DIRECTIONS FOR THIS TASK. Going down the data below, set down exactly the line with "Row cnt: 54" and each line after it through the line with "netlist after synthesis: sky130_fd_sc_hd__nand2_1"; no other lines.

:: DATA PROVIDED

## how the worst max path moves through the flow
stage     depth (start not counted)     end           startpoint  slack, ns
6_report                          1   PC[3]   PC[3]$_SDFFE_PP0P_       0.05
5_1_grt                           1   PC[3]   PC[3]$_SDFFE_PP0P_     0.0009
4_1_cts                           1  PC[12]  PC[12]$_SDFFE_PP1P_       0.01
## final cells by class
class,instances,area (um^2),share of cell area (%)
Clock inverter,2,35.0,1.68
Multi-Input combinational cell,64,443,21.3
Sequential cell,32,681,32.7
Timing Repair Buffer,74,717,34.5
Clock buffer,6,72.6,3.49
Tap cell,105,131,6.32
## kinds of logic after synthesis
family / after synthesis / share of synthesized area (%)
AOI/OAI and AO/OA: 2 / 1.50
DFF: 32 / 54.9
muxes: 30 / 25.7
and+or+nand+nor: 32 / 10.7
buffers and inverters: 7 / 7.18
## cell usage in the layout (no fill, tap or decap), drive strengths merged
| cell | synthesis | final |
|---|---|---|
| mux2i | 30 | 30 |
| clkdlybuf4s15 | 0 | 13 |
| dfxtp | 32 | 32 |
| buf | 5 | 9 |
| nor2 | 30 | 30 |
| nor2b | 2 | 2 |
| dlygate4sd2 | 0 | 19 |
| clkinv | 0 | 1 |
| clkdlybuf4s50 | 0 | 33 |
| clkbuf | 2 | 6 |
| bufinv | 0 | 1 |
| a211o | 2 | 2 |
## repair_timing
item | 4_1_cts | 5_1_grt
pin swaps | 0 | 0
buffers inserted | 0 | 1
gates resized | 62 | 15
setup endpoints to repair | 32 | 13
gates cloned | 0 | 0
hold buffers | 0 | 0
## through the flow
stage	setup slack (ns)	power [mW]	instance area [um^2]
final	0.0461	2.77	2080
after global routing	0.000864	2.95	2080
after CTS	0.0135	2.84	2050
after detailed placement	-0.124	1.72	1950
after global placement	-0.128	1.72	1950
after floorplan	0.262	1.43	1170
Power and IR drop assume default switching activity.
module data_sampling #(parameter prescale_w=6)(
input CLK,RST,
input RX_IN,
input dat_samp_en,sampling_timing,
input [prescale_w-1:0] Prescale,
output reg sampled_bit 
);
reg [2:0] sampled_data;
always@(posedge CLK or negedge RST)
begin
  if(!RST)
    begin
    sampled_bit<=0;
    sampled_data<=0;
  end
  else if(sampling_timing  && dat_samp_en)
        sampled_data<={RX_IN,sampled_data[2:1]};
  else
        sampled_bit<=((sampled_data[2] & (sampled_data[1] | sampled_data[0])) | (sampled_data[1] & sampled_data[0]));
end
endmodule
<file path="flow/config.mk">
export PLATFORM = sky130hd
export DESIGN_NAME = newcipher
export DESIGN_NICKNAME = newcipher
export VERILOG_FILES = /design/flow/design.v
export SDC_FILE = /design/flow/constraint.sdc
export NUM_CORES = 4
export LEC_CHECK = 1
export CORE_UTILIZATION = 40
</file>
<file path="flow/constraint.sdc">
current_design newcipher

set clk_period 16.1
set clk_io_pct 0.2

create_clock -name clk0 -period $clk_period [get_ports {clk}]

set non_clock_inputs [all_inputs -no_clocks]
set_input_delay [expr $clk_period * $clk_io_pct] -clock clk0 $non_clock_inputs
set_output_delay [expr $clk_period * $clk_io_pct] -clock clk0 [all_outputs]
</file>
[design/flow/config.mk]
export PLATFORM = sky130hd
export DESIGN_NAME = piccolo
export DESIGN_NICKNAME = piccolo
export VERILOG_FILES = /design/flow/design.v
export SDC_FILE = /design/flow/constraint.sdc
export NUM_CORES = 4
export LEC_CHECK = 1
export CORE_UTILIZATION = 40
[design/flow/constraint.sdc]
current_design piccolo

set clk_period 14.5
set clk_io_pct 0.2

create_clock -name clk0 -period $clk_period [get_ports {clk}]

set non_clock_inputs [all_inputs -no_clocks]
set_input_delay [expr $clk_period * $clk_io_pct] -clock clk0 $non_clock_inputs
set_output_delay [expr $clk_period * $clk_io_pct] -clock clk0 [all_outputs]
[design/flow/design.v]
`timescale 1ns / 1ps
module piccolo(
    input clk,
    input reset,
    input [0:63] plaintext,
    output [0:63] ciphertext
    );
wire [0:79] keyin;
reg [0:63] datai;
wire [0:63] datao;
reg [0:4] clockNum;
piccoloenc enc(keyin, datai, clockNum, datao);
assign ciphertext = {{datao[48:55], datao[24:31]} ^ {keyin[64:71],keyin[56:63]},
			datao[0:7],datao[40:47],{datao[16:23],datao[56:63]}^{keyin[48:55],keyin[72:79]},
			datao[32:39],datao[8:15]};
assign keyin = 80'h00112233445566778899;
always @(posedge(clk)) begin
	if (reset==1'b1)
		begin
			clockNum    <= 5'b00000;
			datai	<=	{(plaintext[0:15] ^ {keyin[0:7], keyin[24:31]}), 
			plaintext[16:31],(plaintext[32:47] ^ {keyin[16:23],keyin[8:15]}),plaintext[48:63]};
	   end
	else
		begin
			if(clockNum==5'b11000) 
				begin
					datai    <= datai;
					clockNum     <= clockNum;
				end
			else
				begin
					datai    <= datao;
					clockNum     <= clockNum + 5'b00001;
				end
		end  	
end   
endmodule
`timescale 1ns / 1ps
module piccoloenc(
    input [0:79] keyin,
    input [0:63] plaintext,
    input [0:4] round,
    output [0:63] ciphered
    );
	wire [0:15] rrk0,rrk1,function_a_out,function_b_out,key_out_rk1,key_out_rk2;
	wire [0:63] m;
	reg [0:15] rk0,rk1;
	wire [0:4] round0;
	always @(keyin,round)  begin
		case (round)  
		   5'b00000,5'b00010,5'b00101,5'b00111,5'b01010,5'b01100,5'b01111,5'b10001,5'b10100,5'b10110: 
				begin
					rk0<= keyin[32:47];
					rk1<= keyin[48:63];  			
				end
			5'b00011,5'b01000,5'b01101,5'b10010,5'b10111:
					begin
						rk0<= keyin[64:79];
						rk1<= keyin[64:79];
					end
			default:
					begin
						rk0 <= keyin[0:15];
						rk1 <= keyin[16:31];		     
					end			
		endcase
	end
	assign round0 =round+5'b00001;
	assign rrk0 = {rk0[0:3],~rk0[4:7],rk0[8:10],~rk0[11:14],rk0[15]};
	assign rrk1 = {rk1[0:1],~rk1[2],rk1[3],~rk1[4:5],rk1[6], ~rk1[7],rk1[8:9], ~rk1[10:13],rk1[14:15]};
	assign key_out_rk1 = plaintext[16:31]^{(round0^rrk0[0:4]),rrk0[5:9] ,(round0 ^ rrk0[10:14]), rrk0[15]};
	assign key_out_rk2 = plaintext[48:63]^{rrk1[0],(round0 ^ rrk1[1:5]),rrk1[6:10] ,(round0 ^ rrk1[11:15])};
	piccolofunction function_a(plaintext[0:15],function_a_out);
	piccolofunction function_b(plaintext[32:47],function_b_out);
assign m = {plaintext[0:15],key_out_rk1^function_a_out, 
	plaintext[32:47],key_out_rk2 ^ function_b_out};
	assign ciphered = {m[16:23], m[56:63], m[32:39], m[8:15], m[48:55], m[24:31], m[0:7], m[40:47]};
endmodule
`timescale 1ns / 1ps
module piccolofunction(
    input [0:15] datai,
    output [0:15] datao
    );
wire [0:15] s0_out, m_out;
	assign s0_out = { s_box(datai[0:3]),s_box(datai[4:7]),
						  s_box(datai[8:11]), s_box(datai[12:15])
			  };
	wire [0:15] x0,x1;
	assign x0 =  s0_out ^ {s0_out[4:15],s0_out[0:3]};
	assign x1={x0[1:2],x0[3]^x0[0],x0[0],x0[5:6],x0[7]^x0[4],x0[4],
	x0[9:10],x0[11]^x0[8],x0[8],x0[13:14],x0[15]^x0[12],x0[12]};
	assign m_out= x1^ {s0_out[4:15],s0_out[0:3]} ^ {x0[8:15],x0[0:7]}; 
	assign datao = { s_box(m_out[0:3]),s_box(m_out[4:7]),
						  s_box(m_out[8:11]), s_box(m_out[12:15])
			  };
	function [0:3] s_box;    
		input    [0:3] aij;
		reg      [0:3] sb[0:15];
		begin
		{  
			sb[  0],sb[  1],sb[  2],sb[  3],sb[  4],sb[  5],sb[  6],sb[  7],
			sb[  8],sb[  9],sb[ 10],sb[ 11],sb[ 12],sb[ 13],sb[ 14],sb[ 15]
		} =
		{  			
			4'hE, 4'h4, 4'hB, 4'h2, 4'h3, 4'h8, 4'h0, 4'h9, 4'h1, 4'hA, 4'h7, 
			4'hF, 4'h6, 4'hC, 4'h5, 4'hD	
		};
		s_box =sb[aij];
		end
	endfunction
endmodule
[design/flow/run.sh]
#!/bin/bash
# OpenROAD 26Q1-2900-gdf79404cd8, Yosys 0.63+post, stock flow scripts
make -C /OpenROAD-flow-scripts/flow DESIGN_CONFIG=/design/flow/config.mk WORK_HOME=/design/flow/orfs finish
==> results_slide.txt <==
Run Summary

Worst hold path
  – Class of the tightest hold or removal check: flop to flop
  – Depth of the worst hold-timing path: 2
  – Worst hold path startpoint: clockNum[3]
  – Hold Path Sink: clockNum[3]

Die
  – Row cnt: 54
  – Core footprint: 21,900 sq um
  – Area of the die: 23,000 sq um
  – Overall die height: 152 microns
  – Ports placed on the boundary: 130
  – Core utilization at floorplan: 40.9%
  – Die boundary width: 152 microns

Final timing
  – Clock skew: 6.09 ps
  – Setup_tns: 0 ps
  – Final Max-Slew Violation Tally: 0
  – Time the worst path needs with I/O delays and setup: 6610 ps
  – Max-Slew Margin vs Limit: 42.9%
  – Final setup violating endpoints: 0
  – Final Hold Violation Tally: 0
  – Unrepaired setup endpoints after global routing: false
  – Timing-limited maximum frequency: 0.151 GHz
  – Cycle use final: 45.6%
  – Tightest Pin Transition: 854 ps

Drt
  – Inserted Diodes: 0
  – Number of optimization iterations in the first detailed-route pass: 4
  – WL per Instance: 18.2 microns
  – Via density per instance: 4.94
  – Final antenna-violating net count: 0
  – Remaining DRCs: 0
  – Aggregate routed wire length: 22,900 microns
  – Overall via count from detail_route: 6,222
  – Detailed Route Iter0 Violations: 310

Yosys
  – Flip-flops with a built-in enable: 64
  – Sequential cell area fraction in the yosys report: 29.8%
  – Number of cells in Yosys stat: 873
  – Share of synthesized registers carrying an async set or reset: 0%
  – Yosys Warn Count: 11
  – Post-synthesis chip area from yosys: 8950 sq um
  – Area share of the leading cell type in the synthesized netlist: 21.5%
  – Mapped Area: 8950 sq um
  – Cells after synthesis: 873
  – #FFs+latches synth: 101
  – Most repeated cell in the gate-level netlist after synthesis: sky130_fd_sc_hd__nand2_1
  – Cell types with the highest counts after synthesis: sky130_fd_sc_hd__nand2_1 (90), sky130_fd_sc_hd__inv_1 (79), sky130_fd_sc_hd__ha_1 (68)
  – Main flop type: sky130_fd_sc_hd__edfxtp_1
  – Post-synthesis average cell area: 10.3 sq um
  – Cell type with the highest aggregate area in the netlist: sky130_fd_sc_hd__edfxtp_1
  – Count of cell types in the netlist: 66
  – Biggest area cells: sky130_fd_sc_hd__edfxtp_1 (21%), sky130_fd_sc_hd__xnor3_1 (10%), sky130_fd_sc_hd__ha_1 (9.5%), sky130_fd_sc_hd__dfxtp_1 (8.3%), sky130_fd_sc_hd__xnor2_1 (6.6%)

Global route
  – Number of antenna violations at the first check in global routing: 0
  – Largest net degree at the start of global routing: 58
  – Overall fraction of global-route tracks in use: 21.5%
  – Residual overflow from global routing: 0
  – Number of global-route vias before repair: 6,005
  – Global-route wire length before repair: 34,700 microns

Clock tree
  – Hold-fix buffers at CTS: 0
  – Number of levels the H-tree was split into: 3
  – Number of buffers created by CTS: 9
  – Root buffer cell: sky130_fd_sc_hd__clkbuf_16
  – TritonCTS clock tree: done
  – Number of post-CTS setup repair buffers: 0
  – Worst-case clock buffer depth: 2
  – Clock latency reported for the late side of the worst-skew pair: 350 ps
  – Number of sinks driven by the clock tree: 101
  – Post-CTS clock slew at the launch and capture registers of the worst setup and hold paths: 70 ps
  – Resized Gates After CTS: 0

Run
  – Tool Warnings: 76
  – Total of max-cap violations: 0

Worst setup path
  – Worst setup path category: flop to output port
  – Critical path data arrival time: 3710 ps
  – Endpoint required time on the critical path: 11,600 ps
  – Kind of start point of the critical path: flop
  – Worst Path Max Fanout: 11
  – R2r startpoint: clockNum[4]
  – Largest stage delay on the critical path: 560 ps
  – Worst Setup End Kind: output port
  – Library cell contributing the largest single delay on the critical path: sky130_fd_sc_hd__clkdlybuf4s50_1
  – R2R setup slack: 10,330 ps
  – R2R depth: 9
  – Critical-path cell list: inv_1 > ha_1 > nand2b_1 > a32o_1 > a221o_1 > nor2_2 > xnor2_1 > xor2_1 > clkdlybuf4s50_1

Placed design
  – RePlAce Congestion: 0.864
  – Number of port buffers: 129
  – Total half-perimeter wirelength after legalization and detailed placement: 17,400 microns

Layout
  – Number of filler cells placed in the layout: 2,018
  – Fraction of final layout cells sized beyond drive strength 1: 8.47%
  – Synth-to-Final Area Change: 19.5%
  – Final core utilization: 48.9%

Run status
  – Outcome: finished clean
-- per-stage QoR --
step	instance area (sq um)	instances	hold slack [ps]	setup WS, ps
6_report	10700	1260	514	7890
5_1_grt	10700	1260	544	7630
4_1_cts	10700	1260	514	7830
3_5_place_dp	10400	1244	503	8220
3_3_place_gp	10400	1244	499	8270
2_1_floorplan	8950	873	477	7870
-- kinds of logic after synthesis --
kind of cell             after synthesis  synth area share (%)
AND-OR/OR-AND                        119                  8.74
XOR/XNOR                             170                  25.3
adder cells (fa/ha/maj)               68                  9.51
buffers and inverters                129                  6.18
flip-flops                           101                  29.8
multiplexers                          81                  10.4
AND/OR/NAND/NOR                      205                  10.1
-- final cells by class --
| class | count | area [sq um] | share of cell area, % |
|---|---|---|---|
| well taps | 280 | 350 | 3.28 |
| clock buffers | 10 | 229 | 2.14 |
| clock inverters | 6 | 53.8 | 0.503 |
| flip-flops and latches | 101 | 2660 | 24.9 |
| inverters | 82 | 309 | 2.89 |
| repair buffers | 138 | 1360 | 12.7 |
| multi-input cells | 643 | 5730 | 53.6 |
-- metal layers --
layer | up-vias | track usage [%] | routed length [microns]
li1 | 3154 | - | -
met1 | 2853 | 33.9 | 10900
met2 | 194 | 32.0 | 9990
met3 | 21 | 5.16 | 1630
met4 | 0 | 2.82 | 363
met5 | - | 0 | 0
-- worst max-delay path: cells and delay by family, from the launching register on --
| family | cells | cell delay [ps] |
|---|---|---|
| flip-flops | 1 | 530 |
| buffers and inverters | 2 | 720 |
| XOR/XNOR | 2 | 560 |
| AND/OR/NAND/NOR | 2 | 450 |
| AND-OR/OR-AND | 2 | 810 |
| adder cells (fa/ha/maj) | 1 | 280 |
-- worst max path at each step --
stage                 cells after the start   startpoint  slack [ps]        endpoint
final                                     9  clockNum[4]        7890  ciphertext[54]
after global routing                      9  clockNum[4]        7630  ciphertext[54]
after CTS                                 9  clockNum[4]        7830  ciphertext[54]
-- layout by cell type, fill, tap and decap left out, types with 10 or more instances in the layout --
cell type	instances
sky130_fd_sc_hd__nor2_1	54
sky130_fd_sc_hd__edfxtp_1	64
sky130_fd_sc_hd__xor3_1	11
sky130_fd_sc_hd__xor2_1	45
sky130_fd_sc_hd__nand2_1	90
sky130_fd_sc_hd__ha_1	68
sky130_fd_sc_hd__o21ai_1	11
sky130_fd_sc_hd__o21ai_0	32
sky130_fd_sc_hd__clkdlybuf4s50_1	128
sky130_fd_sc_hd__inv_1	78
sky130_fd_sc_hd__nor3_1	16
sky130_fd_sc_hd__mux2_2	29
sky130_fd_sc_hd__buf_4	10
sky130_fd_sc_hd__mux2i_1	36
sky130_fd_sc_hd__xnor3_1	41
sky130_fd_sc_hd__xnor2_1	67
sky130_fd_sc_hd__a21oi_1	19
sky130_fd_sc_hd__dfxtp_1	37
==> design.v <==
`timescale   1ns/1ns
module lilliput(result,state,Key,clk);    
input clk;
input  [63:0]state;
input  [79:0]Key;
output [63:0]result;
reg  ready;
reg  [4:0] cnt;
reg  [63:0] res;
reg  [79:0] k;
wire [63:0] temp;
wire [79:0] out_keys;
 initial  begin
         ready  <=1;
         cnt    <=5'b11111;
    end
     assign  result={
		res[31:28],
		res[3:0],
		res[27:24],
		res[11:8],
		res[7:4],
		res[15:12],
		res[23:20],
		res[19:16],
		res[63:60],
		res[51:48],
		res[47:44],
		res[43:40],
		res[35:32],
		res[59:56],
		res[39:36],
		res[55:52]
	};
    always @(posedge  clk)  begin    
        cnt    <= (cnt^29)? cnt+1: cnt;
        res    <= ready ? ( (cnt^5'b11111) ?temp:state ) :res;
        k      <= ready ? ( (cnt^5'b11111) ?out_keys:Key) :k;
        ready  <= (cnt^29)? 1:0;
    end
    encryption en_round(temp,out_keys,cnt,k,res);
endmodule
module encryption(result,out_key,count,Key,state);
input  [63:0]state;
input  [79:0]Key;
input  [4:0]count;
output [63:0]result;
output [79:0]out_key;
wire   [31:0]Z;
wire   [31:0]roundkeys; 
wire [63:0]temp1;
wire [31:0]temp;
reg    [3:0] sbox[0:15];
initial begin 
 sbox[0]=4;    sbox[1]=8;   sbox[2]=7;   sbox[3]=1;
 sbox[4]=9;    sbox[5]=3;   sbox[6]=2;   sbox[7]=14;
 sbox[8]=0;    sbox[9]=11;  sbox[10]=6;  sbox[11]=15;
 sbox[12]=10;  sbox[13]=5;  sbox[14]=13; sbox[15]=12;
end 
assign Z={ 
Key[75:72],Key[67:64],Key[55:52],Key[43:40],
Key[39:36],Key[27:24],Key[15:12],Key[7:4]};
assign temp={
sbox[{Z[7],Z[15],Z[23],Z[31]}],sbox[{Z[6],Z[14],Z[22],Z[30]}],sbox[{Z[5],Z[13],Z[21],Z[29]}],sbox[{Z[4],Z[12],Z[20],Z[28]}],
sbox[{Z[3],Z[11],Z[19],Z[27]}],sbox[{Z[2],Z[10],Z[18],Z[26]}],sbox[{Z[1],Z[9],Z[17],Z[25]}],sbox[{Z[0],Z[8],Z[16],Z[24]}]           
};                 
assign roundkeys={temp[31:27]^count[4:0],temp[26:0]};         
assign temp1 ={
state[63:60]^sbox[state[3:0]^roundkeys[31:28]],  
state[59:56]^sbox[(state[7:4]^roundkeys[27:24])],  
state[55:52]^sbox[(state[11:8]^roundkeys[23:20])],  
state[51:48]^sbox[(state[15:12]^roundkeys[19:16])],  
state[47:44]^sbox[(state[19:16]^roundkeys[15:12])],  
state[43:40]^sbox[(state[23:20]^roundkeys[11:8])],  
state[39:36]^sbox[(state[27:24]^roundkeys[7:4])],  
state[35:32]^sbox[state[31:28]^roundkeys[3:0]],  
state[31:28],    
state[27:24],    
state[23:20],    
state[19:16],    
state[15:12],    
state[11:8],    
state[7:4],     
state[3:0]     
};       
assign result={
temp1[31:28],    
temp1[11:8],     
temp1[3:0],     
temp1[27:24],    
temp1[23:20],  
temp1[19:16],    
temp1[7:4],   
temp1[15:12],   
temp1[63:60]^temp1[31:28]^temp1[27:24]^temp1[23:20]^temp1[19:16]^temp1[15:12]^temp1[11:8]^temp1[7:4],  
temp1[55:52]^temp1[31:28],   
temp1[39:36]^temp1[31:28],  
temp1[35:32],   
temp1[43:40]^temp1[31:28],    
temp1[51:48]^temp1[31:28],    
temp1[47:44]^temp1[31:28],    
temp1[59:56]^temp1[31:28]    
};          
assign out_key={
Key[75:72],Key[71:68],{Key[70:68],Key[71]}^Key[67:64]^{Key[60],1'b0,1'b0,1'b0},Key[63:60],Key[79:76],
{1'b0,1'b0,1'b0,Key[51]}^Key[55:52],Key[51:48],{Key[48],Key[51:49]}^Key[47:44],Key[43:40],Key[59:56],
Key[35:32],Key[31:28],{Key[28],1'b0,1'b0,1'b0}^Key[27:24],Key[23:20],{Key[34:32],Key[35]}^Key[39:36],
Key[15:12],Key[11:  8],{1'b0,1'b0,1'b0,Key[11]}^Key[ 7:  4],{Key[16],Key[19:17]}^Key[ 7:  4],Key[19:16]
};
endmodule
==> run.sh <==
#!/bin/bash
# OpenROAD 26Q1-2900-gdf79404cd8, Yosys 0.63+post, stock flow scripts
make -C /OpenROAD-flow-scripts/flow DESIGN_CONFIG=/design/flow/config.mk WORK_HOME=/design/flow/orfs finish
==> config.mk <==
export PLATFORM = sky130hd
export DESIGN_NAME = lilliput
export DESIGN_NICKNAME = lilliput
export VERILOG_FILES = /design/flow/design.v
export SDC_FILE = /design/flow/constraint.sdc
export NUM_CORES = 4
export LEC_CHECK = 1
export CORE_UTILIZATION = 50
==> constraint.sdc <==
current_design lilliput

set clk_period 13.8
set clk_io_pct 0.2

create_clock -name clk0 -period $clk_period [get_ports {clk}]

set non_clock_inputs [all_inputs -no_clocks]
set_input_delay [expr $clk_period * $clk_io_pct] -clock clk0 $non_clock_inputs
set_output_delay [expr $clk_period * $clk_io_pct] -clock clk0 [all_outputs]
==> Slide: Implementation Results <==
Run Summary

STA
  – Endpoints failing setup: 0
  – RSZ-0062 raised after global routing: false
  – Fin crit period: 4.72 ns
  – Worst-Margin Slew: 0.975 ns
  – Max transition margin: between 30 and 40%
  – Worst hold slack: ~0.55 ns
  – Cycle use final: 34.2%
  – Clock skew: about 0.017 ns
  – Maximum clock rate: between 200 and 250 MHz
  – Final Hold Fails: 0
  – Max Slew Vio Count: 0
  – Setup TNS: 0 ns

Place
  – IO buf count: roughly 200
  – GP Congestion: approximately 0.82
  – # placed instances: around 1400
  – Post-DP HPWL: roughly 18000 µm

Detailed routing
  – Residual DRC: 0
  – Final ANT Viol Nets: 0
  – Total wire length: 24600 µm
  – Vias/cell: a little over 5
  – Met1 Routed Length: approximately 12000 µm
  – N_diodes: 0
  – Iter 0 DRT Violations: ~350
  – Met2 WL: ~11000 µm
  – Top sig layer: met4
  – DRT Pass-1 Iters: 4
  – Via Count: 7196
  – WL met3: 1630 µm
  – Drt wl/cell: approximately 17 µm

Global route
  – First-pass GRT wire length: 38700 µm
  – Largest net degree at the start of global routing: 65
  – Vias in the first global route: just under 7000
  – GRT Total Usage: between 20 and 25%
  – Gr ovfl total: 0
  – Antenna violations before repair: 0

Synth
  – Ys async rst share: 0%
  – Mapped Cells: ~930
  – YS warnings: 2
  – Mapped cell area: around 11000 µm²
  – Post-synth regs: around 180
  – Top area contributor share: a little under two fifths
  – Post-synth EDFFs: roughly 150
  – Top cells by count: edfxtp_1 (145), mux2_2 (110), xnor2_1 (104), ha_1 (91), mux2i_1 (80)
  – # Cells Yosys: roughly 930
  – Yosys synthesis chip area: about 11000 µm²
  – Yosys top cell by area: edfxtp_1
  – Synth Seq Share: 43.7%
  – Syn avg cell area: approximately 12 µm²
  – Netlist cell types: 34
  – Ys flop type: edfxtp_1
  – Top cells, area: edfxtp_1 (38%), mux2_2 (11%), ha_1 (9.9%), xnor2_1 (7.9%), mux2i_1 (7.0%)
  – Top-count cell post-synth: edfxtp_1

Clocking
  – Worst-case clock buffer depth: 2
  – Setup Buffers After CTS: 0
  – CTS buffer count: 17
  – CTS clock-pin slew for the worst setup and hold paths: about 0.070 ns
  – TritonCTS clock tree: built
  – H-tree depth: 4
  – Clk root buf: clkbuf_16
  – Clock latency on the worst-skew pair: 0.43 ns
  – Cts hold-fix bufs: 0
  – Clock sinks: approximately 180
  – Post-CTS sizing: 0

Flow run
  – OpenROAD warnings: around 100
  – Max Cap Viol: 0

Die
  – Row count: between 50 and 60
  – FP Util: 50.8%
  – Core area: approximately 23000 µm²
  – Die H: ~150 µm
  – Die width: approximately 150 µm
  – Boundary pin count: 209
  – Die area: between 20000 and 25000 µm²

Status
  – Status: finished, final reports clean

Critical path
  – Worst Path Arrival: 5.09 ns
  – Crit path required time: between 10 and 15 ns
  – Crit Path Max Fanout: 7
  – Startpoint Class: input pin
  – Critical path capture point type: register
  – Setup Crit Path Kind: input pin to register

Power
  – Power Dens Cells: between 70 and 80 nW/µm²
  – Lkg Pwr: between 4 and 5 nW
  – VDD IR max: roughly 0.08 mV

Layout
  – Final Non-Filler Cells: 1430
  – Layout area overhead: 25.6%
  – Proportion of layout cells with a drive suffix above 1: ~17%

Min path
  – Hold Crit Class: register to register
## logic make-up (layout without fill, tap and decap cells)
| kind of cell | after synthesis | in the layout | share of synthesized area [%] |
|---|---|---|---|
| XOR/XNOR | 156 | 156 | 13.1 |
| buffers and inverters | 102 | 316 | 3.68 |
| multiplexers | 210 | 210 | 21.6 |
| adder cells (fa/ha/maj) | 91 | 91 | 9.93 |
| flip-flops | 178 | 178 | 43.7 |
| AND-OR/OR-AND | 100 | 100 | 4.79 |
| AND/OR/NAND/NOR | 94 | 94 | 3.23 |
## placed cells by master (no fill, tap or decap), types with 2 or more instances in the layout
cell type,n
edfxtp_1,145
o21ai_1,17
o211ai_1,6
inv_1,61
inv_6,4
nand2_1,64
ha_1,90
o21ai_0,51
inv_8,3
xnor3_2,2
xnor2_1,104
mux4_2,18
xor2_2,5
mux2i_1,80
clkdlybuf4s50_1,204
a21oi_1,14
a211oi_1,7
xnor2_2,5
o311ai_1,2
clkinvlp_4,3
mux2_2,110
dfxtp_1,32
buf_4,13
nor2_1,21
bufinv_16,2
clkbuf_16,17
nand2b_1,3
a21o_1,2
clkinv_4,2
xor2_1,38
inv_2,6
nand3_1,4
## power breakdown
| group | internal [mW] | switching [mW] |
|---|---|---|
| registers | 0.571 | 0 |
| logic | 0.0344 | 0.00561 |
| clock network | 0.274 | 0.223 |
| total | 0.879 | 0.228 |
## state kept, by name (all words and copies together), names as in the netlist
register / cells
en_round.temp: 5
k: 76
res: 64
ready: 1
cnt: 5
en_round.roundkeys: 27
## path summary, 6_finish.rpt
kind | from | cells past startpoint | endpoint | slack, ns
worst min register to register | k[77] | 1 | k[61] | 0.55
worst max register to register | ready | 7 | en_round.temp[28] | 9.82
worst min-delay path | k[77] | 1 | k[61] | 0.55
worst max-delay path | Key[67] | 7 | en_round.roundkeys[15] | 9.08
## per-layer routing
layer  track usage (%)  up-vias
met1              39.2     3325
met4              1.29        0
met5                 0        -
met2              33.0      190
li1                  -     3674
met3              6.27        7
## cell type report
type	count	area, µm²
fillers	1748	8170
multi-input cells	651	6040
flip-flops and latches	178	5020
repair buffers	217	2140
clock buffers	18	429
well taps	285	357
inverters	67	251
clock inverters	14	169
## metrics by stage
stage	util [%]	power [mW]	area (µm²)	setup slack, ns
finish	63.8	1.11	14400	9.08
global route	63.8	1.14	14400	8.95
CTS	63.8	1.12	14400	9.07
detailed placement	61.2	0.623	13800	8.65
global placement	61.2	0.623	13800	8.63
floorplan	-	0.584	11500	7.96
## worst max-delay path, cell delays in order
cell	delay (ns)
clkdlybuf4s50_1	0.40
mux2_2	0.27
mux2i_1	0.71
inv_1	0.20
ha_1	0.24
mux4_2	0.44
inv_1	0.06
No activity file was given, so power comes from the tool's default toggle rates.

::::

EXERCISE RESULT.
  – Row cnt: 54
  – Core footprint: 21,900 sq um
  – Area of the die: 23,000 sq um
  – Overall die height: 152 microns
  – Ports placed on the boundary: 130
  – Core utilization at floorplan: 40.9%
  – Die boundary width: 152 microns

Final timing
  – Clock skew: 6.09 ps
  – Setup_tns: 0 ps
  – Final Max-Slew Violation Tally: 0
  – Time the worst path needs with I/O delays and setup: 6610 ps
  – Max-Slew Margin vs Limit: 42.9%
  – Final setup violating endpoints: 0
  – Final Hold Violation Tally: 0
  – Unrepaired setup endpoints after global routing: false
  – Timing-limited maximum frequency: 0.151 GHz
  – Cycle use final: 45.6%
  – Tightest Pin Transition: 854 ps

Drt
  – Inserted Diodes: 0
  – Number of optimization iterations in the first detailed-route pass: 4
  – WL per Instance: 18.2 microns
  – Via density per instance: 4.94
  – Final antenna-violating net count: 0
  – Remaining DRCs: 0
  – Aggregate routed wire length: 22,900 microns
  – Overall via count from detail_route: 6,222
  – Detailed Route Iter0 Violations: 310

Yosys
  – Flip-flops with a built-in enable: 64
  – Sequential cell area fraction in the yosys report: 29.8%
  – Number of cells in Yosys stat: 873
  – Share of synthesized registers carrying an async set or reset: 0%
  – Yosys Warn Count: 11
  – Post-synthesis chip area from yosys: 8950 sq um
  – Area share of the leading cell type in the synthesized netlist: 21.5%
  – Mapped Area: 8950 sq um
  – Cells after synthesis: 873
  – #FFs+latches synth: 101
  – Most repeated cell in the gate-level netlist after synthesis: sky130_fd_sc_hd__nand2_1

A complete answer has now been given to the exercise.